§ **Problem description**
The answer must consist of every line in the data below that holds the word "total".

§ **Exercise material**
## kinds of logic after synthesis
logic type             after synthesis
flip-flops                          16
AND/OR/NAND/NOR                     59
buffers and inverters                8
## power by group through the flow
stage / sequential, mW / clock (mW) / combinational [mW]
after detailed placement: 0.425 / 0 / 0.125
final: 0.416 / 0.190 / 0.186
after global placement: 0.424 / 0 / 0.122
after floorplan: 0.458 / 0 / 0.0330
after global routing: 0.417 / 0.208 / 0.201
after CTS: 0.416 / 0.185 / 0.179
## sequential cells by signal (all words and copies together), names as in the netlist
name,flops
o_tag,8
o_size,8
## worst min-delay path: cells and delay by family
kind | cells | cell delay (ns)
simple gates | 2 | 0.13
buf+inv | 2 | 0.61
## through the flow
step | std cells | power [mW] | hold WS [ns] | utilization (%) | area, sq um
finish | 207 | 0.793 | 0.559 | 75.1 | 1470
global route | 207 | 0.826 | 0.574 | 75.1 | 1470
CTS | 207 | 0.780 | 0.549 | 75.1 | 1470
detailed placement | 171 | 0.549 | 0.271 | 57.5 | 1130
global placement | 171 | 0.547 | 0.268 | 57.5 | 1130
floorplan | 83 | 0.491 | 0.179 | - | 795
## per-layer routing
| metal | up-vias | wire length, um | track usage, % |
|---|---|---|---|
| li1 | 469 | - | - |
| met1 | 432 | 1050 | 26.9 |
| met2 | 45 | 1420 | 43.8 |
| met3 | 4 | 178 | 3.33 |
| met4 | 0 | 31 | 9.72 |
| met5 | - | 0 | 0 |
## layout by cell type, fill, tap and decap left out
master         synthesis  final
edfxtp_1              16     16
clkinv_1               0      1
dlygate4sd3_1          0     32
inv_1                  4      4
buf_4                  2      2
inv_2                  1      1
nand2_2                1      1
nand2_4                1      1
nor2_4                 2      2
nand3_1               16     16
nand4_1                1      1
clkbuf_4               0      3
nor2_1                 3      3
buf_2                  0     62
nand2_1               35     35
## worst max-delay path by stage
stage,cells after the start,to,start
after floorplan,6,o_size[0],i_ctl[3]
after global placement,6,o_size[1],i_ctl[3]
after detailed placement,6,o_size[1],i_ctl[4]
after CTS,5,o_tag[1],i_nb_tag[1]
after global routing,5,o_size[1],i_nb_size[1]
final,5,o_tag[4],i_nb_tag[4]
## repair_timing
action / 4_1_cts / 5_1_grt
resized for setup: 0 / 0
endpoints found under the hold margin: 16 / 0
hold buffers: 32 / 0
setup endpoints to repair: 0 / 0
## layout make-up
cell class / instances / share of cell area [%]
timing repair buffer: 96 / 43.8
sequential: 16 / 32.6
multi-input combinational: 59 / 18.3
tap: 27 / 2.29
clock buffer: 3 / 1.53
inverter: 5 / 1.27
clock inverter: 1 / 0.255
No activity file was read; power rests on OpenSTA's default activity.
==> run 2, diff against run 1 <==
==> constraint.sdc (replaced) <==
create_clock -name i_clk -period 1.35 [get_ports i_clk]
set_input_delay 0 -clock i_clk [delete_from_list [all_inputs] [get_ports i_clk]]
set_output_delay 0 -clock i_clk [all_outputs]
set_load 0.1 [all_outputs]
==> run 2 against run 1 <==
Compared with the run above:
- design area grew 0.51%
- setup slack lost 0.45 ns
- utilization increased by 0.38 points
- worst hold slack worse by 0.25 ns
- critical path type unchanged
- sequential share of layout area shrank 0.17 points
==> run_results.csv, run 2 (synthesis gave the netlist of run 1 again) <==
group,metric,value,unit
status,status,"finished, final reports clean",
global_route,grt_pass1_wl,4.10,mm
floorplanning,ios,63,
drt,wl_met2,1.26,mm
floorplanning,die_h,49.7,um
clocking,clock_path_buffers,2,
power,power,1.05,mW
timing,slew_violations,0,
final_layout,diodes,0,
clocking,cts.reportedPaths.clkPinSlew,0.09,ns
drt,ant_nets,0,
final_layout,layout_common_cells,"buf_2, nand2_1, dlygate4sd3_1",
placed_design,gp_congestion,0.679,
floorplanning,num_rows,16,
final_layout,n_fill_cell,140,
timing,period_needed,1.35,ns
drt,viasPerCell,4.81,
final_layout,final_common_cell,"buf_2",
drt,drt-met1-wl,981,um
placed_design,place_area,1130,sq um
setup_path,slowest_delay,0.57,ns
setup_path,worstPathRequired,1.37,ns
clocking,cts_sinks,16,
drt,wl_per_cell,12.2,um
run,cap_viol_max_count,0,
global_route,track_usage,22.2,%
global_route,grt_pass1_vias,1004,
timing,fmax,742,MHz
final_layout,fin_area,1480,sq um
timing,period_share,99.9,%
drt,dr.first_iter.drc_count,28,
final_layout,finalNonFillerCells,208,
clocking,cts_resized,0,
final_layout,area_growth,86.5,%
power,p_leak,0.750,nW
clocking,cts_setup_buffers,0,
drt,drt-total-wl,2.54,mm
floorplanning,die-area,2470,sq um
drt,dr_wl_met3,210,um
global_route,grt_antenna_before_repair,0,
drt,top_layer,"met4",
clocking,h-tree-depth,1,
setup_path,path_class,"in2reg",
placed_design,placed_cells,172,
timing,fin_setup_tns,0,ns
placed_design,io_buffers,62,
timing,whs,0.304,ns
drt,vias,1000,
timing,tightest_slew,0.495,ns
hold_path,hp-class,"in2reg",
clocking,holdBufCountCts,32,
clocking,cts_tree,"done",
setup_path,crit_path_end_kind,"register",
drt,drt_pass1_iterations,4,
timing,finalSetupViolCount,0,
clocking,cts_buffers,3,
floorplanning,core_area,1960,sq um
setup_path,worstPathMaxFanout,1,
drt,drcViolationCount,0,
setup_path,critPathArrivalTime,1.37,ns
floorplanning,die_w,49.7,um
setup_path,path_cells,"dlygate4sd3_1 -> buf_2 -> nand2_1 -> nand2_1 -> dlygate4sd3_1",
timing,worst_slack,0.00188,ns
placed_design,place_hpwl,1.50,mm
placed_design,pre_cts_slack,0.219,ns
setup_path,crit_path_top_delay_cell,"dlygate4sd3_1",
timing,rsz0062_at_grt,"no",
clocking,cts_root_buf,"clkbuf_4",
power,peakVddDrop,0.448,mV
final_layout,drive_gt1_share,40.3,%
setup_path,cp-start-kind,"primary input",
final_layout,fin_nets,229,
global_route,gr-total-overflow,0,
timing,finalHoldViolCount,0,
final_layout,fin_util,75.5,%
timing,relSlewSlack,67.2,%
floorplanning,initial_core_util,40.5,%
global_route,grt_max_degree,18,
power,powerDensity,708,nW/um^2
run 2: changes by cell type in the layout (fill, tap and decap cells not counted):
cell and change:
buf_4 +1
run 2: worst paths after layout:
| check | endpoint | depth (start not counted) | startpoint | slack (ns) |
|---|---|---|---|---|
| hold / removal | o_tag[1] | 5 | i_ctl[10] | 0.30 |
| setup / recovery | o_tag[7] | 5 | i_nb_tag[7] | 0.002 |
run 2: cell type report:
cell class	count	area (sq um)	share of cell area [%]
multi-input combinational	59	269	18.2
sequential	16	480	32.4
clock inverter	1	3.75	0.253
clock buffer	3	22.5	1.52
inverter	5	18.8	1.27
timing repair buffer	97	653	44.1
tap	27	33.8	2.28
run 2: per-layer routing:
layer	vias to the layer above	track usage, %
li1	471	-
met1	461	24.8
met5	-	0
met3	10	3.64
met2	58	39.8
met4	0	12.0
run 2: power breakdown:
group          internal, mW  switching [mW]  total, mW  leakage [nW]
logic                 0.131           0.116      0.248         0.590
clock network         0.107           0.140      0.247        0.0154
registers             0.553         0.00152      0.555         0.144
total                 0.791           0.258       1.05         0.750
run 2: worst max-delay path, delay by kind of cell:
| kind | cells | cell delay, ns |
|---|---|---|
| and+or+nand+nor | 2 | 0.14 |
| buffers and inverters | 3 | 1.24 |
## src/rtl/csa_pkg.sv

```systemverilog
// Shared types and constants for the contiguous slot allocator.
package csa_pkg;

   localparam int SLOTS_DEFAULT = 64;

   localparam int TYPE_W   = 2;
   localparam int FIRST_W  = 6;
   localparam int COUNT_W  = 7;
   localparam int STATUS_W = 2;
   localparam int BASE_W   = 6;
   localparam int LIMIT_W  = 7;

   localparam logic [LIMIT_W-1:0] LIMIT_RESET = 7'd64;

   localparam logic [TYPE_W-1:0] REQ_ALLOC = 2'd0;
   localparam logic [TYPE_W-1:0] REQ_FREE  = 2'd1;
   localparam logic [TYPE_W-1:0] REQ_CLEAR = 2'd2;
   localparam logic [TYPE_W-1:0] REQ_NONE  = 2'd3;

   localparam logic [STATUS_W-1:0] STATUS_OK      = 2'd0;
   localparam logic [STATUS_W-1:0] STATUS_NOSPACE = 2'd1;
   localparam logic [STATUS_W-1:0] STATUS_BAD     = 2'd2;
   localparam logic [STATUS_W-1:0] STATUS_UNUSED  = 2'd3;

   typedef struct packed {
      logic [TYPE_W-1:0]  req_type;
      logic [FIRST_W-1:0] first_slot;
      logic [COUNT_W-1:0] slot_count;
   } req_item_type;

   typedef struct packed {
      logic [STATUS_W-1:0] status;
      logic [BASE_W-1:0]   base_slot;
   } rsp_item_type;

endpackage

```

## src/rtl/contiguous_slot_allocator_top.sv

```systemverilog
// First-fit contiguous slot allocator over a rotating occupancy bitmap.
//
// Request channel: a transaction is taken at a clock edge with start high and
// busy low. req_data carries the type (allocate, free, clear), first slot and
// count. Exactly one response per transaction appears on rsp_data for one
// cycle, flagged by rsp_valid; the receiver has no way to stall it.
// Configuration: csr_wr_en writes csr_wr_data into the managed-slot limit; the user
// writes only while busy is low and no response is outstanding, which the block does not enforce.
// Sequencing: clear, zero-length allocate, out-of-range free, zero-length free
// and unknown types respond in the cycle after acceptance without going busy.
// Allocate and free rotate the bitmap one slot per cycle through a check pass
// over all SLOTS positions, and on success a second pass that writes the run;
// the response is registered as the last pass ends. The bitmap is a shift
// register scanned one bit at a time, and a new request is taken the cycle
// the response shows.
// Reset: bitmap cleared to all free, limit set to 64, no response pending.
module contiguous_slot_allocator_top
   import csa_pkg::*;
#(
   parameter int SLOTS = SLOTS_DEFAULT
) (
   input  logic               clock,
   input  logic               reset,
   input  logic               start,
   output logic               busy,
   input  req_item_type       req_data,
   input  logic               csr_wr_en,
   input  logic [LIMIT_W-1:0] csr_wr_data,
   output logic               rsp_valid,
   output rsp_item_type       rsp_data
);

   localparam int POS_W = (SLOTS > 1) ? $clog2(SLOTS) : 1;
   localparam int CMP_W = (POS_W + 1 > 8) ? POS_W + 1 : 8;
   localparam logic [POS_W-1:0] POS_LAST  = POS_W'(SLOTS - 1);
   localparam logic [CMP_W-1:0] SLOTS_CMP = CMP_W'(SLOTS);

   localparam logic [1:0] S_IDLE  = 2'd0;
   localparam logic [1:0] S_SCAN  = 2'd1;
   localparam logic [1:0] S_APPLY = 2'd2;

   logic [1:0]         state_ff, state_in;
   logic [SLOTS-1:0]   map_ff, map_in, map_rot;
   logic [POS_W-1:0]   pos_ff, pos_in;
   logic [LIMIT_W-1:0] limit_ff, limit_in;
   logic               rsp_valid_ff, rsp_valid_in;
   rsp_item_type       rsp_data_ff, rsp_data_in;

   logic [TYPE_W-1:0]  op_ff, op_in;
   logic [CMP_W-1:0]   cnt_ff, cnt_in;
   logic [CMP_W-1:0]   lo_ff, lo_in;
   logic [CMP_W-1:0]   hi_ff, hi_in;
   logic [CMP_W-1:0]   run_len_ff, run_len_in;
   logic               found_ff, found_in;
   logic               bad_ff, bad_in;

   logic [CMP_W-1:0]   lim;
   logic [CMP_W-1:0]   pos_cmp;
   logic [CMP_W-1:0]   req_cnt, req_first, req_end;
   logic [CMP_W-1:0]   run_next;
   logic               in_run;
   logic               new_bit;
   logic               pass_end;
   logic               scan_ok;

   // Rotate right: bit 0 always holds the slot numbered pos_ff.
   generate
      if (SLOTS > 1) begin : g_rot
         assign map_rot = {new_bit, map_ff[SLOTS-1:1]};
      end else begin : g_rot_one
         assign map_rot = new_bit;
      end
   endgenerate

   always_comb begin
      lim       = (CMP_W'(limit_ff) > SLOTS_CMP) ? SLOTS_CMP : CMP_W'(limit_ff);
      pos_cmp   = CMP_W'(pos_ff);
      req_cnt   = CMP_W'(req_data.slot_count);
      req_first = CMP_W'(req_data.first_slot);
      req_end   = req_first + req_cnt;
      run_next  = run_len_ff + 1'b1;
      in_run    = (pos_cmp >= lo_ff) && (pos_cmp < hi_ff);
      pass_end  = (pos_ff == POS_LAST);

      state_in     = state_ff;
      map_in       = map_ff;
      pos_in       = pos_ff;
      limit_in     = csr_wr_en ? csr_wr_data : limit_ff;
      rsp_valid_in = 1'b0;
      rsp_data_in  = rsp_data_ff;
      op_in        = op_ff;
      cnt_in       = cnt_ff;
      lo_in        = lo_ff;
      hi_in        = hi_ff;
      run_len_in   = run_len_ff;
      found_in     = found_ff;
      bad_in       = bad_ff;
      new_bit      = map_ff[0];
      scan_ok      = 1'b0;

      case (state_ff)
         S_IDLE: begin
            if (start) begin
               op_in      = req_data.req_type;
               cnt_in     = req_cnt;
               lo_in      = req_first;
               hi_in      = req_end;
               run_len_in = '0;
               found_in   = 1'b0;
               bad_in     = 1'b0;
               pos_in     = '0;
               rsp_data_in.base_slot = '0;
               case (req_data.req_type)
                  REQ_ALLOC: begin
                     if (req_cnt == '0) begin
                        rsp_valid_in       = 1'b1;
                        rsp_data_in.status = STATUS_OK;
                     end else begin
                        state_in = S_SCAN;
                     end
                  end
                  REQ_FREE: begin
                     if (req_end > lim) begin
                        rsp_valid_in       = 1'b1;
                        rsp_data_in.status = STATUS_BAD;
                     end else if (req_cnt == '0) begin
                        rsp_valid_in       = 1'b1;
                        rsp_data_in.status = STATUS_OK;
                     end else begin
                        state_in = S_SCAN;
                     end
                  end
                  REQ_CLEAR: begin
                     map_in             = '0;
                     rsp_valid_in       = 1'b1;
                     rsp_data_in.status = STATUS_OK;
                  end
                  default: begin
                     rsp_valid_in       = 1'b1;
                     rsp_data_in.status = STATUS_BAD;
                  end
               endcase
            end
         end

         S_SCAN: begin
            map_in = map_rot;
            pos_in = pass_end ? '0 : pos_ff + 1'b1;
            if (op_ff == REQ_ALLOC) begin
               if (!found_ff && (pos_cmp < lim)) begin
                  if (!map_ff[0]) begin
                     run_len_in = run_next;
                     if (run_len_ff == '0) begin
                        lo_in = pos_cmp;
                     end
                     if (run_next == cnt_ff) begin
                        found_in = 1'b1;
                        hi_in    = pos_cmp + 1'b1;
                     end
                  end else begin
                     run_len_in = '0;
                  end
               end
               scan_ok = found_in;
            end else begin
               if (in_run && !map_ff[0]) begin
                  bad_in = 1'b1;
               end
               scan_ok = !bad_in;
            end
            if (pass_end) begin
               if (scan_ok) begin
                  state_in = S_APPLY;
               end else begin
                  state_in              = S_IDLE;
                  rsp_valid_in          = 1'b1;
                  rsp_data_in.base_slot = '0;
                  rsp_data_in.status    = (op_ff == REQ_ALLOC) ? STATUS_NOSPACE : STATUS_BAD;
               end
            end
         end

         S_APPLY: begin
            if (in_run) begin
               new_bit = (op_ff == REQ_ALLOC);
            end
            map_in = map_rot;
            pos_in = pass_end ? '0 : pos_ff + 1'b1;
            if (pass_end) begin
               state_in           = S_IDLE;
               rsp_valid_in       = 1'b1;
               rsp_data_in.status = STATUS_OK;
               rsp_data_in.base_slot =
                  (op_ff == REQ_ALLOC) ? lo_ff[BASE_W-1:0] : '0;
            end
         end

         default: begin
            state_in = S_IDLE;
         end
      endcase
   end

   always_ff @(posedge clock) begin
      if (reset) begin
         state_ff     <= S_IDLE;
         map_ff       <= '0;
         pos_ff       <= '0;
         limit_ff     <= LIMIT_RESET;
         rsp_valid_ff <= 1'b0;
      end else begin
         state_ff     <= state_in;
         map_ff       <= map_in;
         pos_ff       <= pos_in;
         limit_ff     <= limit_in;
         rsp_valid_ff <= rsp_valid_in;
      end
   end

   always_ff @(posedge clock) begin
      rsp_data_ff <= rsp_data_in;
      op_ff       <= op_in;
      cnt_ff      <= cnt_in;
      lo_ff       <= lo_in;
      hi_ff       <= hi_in;
      run_len_ff  <= run_len_in;
      found_ff    <= found_in;
      bad_ff      <= bad_in;
   end

   assign busy      = (state_ff != S_IDLE);
   assign rsp_valid = rsp_valid_ff;
   assign rsp_data  = rsp_data_ff;

endmodule

```
===== src/rtl/core/assert_macros.svh =====
// Assertion macros shared by the RTL of the message FIFO bank.
// Requires clk and rst_n in the scope where a macro is used.
`ifndef ASSERT_MACROS_SVH
`define ASSERT_MACROS_SVH

// Same-cycle implication, disabled while in reset.
`define ASSERT_SAME(label, ante, cons, msg) \
    label: assert property (@(posedge clk) disable iff (!rst_n) (ante) |-> (cons)) \
        else $error(msg);

// Next-cycle implication, disabled while in reset.
`define ASSERT_NEXT(label, ante, cons, msg) \
    label: assert property (@(posedge clk) disable iff (!rst_n) (ante) |=> (cons)) \
        else $error(msg);

`endif


===== src/rtl/core/mfb_pkg.sv =====
// Package for the message FIFO bank: item structs, opcode and status codes,
// default sizes. No dependencies.
package mfb_pkg;

    localparam int NUM_QUEUES_DEF  = 8;
    localparam int QUEUE_DEPTH_DEF = 16;
    localparam int WORD_BITS_DEF   = 16;

    localparam int HANDLE_BITS = 4;
    localparam int VALUE_BITS  = 16;

    typedef enum logic [1:0] {
        OP_ALLOC = 2'd0,
        OP_WRITE = 2'd1,
        OP_READ  = 2'd2
    } opcode_t;

    typedef enum logic [1:0] {
        ST_OK         = 2'd0,
        ST_EMPTY      = 2'd1,
        ST_NONE_LEFT  = 2'd2,
        ST_BAD_HANDLE = 2'd3
    } status_t;

    typedef struct packed {
        opcode_t                        opcode;
        logic [HANDLE_BITS-1:0]         queue_handle;
        logic signed [VALUE_BITS-1:0]   write_value;
    } cmd_t;

    typedef struct packed {
        status_t                        status;
        logic [HANDLE_BITS-1:0]         new_handle;
        logic signed [VALUE_BITS-1:0]   read_value;
    } rsp_t;

endpackage


===== src/rtl/core/mfb_ram.sv =====
// Generic single-port-write, single-port-read RAM with registered read data.
// No dependencies.
module mfb_ram #(
    parameter int WIDTH = 16,
    parameter int DEPTH = 128
) (
    input  logic                     clk,
    input  logic                     we,
    input  logic [$clog2(DEPTH)-1:0] waddr,
    input  logic [WIDTH-1:0]         wdata,
    input  logic                     re,
    input  logic [$clog2(DEPTH)-1:0] raddr,
    output logic [WIDTH-1:0]         rdata
);

    logic [WIDTH-1:0] mem [DEPTH];
    logic [WIDTH-1:0] rdata_reg;

    always_ff @(posedge clk)
    begin
        if (we)
        begin
            mem[waddr] <= wdata;
        end
        if (re)
        begin
            rdata_reg <= mem[raddr];
        end
    end

    assign rdata = rdata_reg;

endmodule


===== src/rtl/core/message_fifo_bank.sv =====
// Message FIFO bank top level: command decode, per-queue pointers and counts,
// result register. Depends on mfb_pkg, mfb_ram and assert_macros.svh.
//
// Usage:
//   An item (cmd: opcode, queue_handle, write_value) is taken at a rising edge
//   where start is high and busy is low. busy stays low, so one item can be
//   given every cycle. Allocate returns the next free queue's handle (1 up);
//   write appends a word to the named queue (dropped when full); read pops the
//   oldest word or reports the queue empty.
//   Each item gives exactly one result on rsp, marked by done for one cycle.
//   An item is held in the input register; done and rsp come from the result
//   register and the RAM read register. Throughput is one item per
//   cycle, set by the storage RAM taking one access per cycle with a
//   registered read port.
//   Results come out in item order; the receiver cannot stall them.
//   Reset (rst_n low) frees every queue and clears all counts and pointers.
//   Storage contents are not cleared; no read can reach an unwritten word.
`include "assert_macros.svh"

module message_fifo_bank
    import mfb_pkg::*;
#(
    parameter int NUM_QUEUES  = NUM_QUEUES_DEF,
    parameter int QUEUE_DEPTH = QUEUE_DEPTH_DEF,
    parameter int WORD_BITS   = WORD_BITS_DEF
) (
    input  logic clk,
    input  logic rst_n,
    input  logic start,
    output logic busy,
    input  cmd_t cmd,
    output logic done,
    output rsp_t rsp
);

    localparam int UW   = $clog2(NUM_QUEUES + 1);
    localparam int QW   = (NUM_QUEUES > 1) ? $clog2(NUM_QUEUES) : 1;
    localparam int PW   = $clog2(QUEUE_DEPTH);
    localparam int CW   = $clog2(QUEUE_DEPTH + 1);
    localparam int AW   = $clog2(NUM_QUEUES * QUEUE_DEPTH);
    localparam int CMPW = (UW > HANDLE_BITS) ? UW : HANDLE_BITS;

    // input register
    logic           in_vld_reg;
    cmd_t           in_reg;

    // per-queue state
    logic [CW-1:0]  cnt_reg [NUM_QUEUES];
    logic [PW-1:0]  wp_reg  [NUM_QUEUES];
    logic [PW-1:0]  rp_reg  [NUM_QUEUES];
    logic [UW-1:0]  in_use_reg;
    logic [UW-1:0]  in_use_next;

    // result register
    logic                   out_vld_reg;
    status_t                st_reg;
    status_t                st_next;
    logic [HANDLE_BITS-1:0] nh_reg;
    logic [HANDLE_BITS-1:0] nh_next;
    logic                   hit_reg;
    logic                   hit_next;

    // decode
    logic [QW-1:0]  q;
    logic           handle_ok;
    logic           alloc_ok;
    logic [CW-1:0]  cur_cnt;
    logic [PW-1:0]  cur_wp;
    logic [PW-1:0]  cur_rp;
    logic           upd_en;
    logic [QW-1:0]  upd_idx;
    logic [CW-1:0]  cnt_next;
    logic [PW-1:0]  wp_next;
    logic [PW-1:0]  rp_next;

    // storage
    logic                   ram_we;
    logic                   ram_re;
    logic [AW-1:0]          ram_waddr;
    logic [AW-1:0]          ram_raddr;
    logic [WORD_BITS-1:0]   ram_wdata;
    logic [WORD_BITS-1:0]   ram_rdata;

    assign busy = 1'b0;

    assign q         = QW'(CMPW'(in_reg.queue_handle) - CMPW'(1));
    assign handle_ok = (in_reg.queue_handle != '0)
                    && (CMPW'(in_reg.queue_handle) <= CMPW'(in_use_reg));
    assign alloc_ok  = (in_use_reg < UW'(NUM_QUEUES));
    assign cur_cnt   = cnt_reg[q];
    assign cur_wp    = wp_reg[q];
    assign cur_rp    = rp_reg[q];

    // flat storage address: queue * depth + pointer, below the RAM depth for a valid handle
    assign ram_waddr = AW'(q) * AW'(QUEUE_DEPTH) + AW'(cur_wp);
    assign ram_raddr = AW'(q) * AW'(QUEUE_DEPTH) + AW'(cur_rp);
    assign ram_wdata = WORD_BITS'(in_reg.write_value);

    always_comb
    begin
        in_use_next = in_use_reg;
        st_next     = ST_OK;
        nh_next     = '0;
        hit_next    = 1'b0;
        upd_en      = 1'b0;
        upd_idx     = q;
        cnt_next    = cur_cnt;
        wp_next     = cur_wp;
        rp_next     = cur_rp;
        ram_we      = 1'b0;
        ram_re      = 1'b0;

        if (in_vld_reg)
        begin
            case (in_reg.opcode)
                OP_ALLOC:
                begin
                    if (alloc_ok)
                    begin
                        upd_en      = 1'b1;
                        upd_idx     = QW'(in_use_reg);
                        cnt_next    = '0;
                        wp_next     = '0;
                        rp_next     = '0;
                        in_use_next = in_use_reg + UW'(1);
                        nh_next     = HANDLE_BITS'(in_use_reg + UW'(1));
                    end
                    else
                    begin
                        st_next = ST_NONE_LEFT;
                    end
                end
                OP_WRITE:
                begin
                    if (!handle_ok)
                    begin
                        st_next = ST_BAD_HANDLE;
                    end
                    else if (cur_cnt < CW'(QUEUE_DEPTH))
                    begin
                        // a full queue drops the word but still reports ok
                        ram_we   = 1'b1;
                        upd_en   = 1'b1;
                        cnt_next = cur_cnt + CW'(1);
                        wp_next  = (cur_wp == PW'(QUEUE_DEPTH - 1)) ? '0 : cur_wp + PW'(1);
                    end
                end
                OP_READ:
                begin
                    if (!handle_ok)
                    begin
                        st_next = ST_BAD_HANDLE;
                    end
                    else if (cur_cnt == '0)
                    begin
                        st_next = ST_EMPTY;
                    end
                    else
                    begin
                        ram_re   = 1'b1;
                        hit_next = 1'b1;
                        upd_en   = 1'b1;
                        cnt_next = cur_cnt - CW'(1);
                        rp_next  = (cur_rp == PW'(QUEUE_DEPTH - 1)) ? '0 : cur_rp + PW'(1);
                    end
                end
                default:
                begin
                    st_next = ST_BAD_HANDLE;
                end
            endcase
        end
    end

    always_ff @(posedge clk or negedge rst_n)
    begin
        if (!rst_n)
        begin
            in_vld_reg  <= 1'b0;
            out_vld_reg <= 1'b0;
            in_use_reg  <= '0;
            for (int i = 0; i < NUM_QUEUES; i++)
            begin
                cnt_reg[i] <= '0;
                wp_reg[i]  <= '0;
                rp_reg[i]  <= '0;
            end
        end
        else
        begin
            in_vld_reg  <= start && !busy;
            out_vld_reg <= in_vld_reg;
            in_use_reg  <= in_use_next;
            if (upd_en)
            begin
                cnt_reg[upd_idx] <= cnt_next;
                wp_reg[upd_idx]  <= wp_next;
                rp_reg[upd_idx]  <= rp_next;
            end
        end
    end

    // payload registers
    always_ff @(posedge clk)
    begin
        if (start && !busy)
        begin
            in_reg <= cmd;
        end
        st_reg  <= st_next;
        nh_reg  <= nh_next;
        hit_reg <= hit_next;
    end

    mfb_ram #(
        .WIDTH (WORD_BITS),
        .DEPTH (NUM_QUEUES * QUEUE_DEPTH)
    ) u_storage (
        .clk   (clk),
        .we    (ram_we),
        .waddr (ram_waddr),
        .wdata (ram_wdata),
        .re    (ram_re),
        .raddr (ram_raddr),
        .rdata (ram_rdata)
    );

    assign done            = out_vld_reg;
    assign rsp.status      = st_reg;
    assign rsp.new_handle  = nh_reg;
    assign rsp.read_value  = hit_reg ? VALUE_BITS'($signed(ram_rdata)) : '0;

    `ASSERT_NEXT(a_item_gives_result, in_vld_reg, done, "item gave no result")
    `ASSERT_SAME(a_in_use_bound, 1'b1, in_use_reg <= UW'(NUM_QUEUES), "bank overrun")
    `ASSERT_SAME(a_count_bound, in_vld_reg && handle_ok, cur_cnt <= CW'(QUEUE_DEPTH), "count > depth")
    `ASSERT_SAME(a_value_only_on_pop, done && (rsp.read_value != '0), hit_reg && (rsp.status == ST_OK), "stray read value")

endmodule


===== config.mk =====
export PLATFORM = sky130hd
export DESIGN_NAME = message_fifo_bank
export DESIGN_NICKNAME = d
export VERILOG_FILES = /design/src/rtl/core/mfb_pkg.sv /design/src/rtl/core/mfb_ram.sv /design/src/rtl/core/message_fifo_bank.sv
export VERILOG_INCLUDE_DIRS = /design/src /design/src/rtl/core
export SDC_FILE = /design/constraint.sdc
export NUM_CORES = 2
export LEC_CHECK = 0
export BUFFER_PORTS_ARGS = -buffer_cell sky130_fd_sc_hd__buf_2
export CAP_MARGIN = 20
export CORE_MARGIN = 2
export CORE_UTILIZATION = 55
export DETAILED_ROUTE_END_ITERATION = 8
export PLACE_DENSITY = 0.72
export SLEW_MARGIN = 40
export SYNTH_ARGS = -nofsm -noshare
export SYNTH_HDL_FRONTEND = slang
export SYNTH_SLANG_ARGS = --single-unit

===== constraint.sdc =====
create_clock -name clk -period 7.9 [get_ports clk]
set_input_delay 0.395 -clock clk [delete_from_list [all_inputs] [get_ports clk]]
set_output_delay 0.395 -clock clk [all_outputs]
set_load 0.005 [all_outputs]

§ **Solved exercise**
drt,drt-total-wl,2.54,mm
global_route,gr-total-overflow,0,
group          internal, mW  switching [mW]  total, mW  leakage [nW]
total                 0.791           0.258       1.05         0.750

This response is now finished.